= Tibet Everest Resources =

Chinese mining company

Tibet Everest Resources (西藏珠峰资源股份有限公司), also known as Tibet Summit Resources or simply Tibet Summit in English-language sources, stock abbreviation: Tibet Everest (西藏珠峰, ), is a Chinese mining company engaged primarily in non-ferrous metal and lithium resource development. It was listed on the Shanghai Stock Exchange on December 27, 2000, becoming the sixth company to be listed in the Tibet Autonomous Region.

== Corporate affairs ==
Tibet Everest Resources was initially involved in the motorcycle industry. It later pivoted to non-ferrous metallurgy in 2005 and fully shifted into upstream mining by 2015. The company is now listed on the Shanghai Stock Exchange and is a component of several indices tracking resources and new energy.

As of 2024, Tibet Everest’s largest shareholder is Shenzhen Zhongjin Lingnan Nonfemet, a Guangdong-based state-affiliated non-ferrous metals firm, with indirect ownership by Guangdong Rising Holdings Group. Other major shareholders include the China Securities Finance Corporation and the National Social Security Fund.

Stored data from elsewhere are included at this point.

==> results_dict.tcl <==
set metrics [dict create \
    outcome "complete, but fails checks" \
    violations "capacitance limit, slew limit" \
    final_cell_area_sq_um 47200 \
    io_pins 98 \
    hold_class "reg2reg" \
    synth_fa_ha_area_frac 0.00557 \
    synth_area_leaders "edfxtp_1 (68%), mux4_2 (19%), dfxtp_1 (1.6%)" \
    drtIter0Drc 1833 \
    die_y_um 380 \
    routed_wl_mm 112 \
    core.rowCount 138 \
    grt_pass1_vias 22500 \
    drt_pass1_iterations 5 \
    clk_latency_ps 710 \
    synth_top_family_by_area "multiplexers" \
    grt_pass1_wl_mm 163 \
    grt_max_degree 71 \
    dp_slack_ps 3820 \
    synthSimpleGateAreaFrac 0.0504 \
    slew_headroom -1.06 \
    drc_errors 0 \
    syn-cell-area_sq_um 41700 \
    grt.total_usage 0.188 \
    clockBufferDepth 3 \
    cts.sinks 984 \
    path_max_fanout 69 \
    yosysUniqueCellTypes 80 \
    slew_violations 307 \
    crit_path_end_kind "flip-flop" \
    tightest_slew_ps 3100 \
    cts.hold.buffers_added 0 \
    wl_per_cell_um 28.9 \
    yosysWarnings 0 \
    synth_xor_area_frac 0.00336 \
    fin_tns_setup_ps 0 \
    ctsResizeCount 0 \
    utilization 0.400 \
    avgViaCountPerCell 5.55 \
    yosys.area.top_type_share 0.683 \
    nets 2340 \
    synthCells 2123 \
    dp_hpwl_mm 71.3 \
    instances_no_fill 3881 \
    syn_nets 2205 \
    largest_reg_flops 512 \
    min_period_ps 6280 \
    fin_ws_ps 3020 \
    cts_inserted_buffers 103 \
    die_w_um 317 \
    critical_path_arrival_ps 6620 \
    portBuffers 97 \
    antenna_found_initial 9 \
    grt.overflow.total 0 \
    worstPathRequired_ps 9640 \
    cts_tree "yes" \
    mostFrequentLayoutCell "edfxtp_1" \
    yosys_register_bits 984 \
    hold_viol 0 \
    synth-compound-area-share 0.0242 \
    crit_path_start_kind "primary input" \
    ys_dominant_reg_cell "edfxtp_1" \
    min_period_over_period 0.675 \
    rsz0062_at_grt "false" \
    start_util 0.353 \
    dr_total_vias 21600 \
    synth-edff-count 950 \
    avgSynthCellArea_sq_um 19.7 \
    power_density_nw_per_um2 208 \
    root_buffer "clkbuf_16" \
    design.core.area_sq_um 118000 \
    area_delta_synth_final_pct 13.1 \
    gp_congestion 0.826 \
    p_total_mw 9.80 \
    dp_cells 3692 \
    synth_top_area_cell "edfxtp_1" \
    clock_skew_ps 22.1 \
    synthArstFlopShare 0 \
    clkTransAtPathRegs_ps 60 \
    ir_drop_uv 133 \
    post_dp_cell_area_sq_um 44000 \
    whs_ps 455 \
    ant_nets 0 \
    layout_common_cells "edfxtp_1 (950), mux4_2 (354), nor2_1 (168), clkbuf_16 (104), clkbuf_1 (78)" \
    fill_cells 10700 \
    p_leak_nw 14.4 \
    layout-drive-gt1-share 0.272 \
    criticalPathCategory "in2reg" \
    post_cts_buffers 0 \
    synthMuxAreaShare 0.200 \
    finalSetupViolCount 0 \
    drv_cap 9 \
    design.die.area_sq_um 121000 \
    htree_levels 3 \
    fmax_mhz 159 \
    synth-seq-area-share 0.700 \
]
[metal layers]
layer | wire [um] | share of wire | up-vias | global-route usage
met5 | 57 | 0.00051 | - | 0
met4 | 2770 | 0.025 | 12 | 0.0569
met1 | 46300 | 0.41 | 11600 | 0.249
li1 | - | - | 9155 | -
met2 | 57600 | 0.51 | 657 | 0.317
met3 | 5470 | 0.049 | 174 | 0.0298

The company is chaired by Huang Jianrong, with Mao Yuankai serving as vice chairman and president. Tibet Everest is headquartered in Shanghai’s Jing’an District, while its registration remains in Lhasa. Its governance structure includes a board of directors and a supervisory board.

== History ==
Tibet Everest was founded on November 30, 1998, as Tibet Everest Industry Co., Ltd., promoted by Tibet Everest Motorcycle Company and regional investment entities. It was listed in 2000 on the Shanghai Stock Exchange.

In 2005, the company transitioned from motorcycles to metallurgy via a major restructuring. In 2015, it acquired 100% of Tajik-Chinese Mining Co., giving it control of a major polymetallic mine in northern Tajikistan. In 2017, it divested its smelting operations to focus exclusively on mining.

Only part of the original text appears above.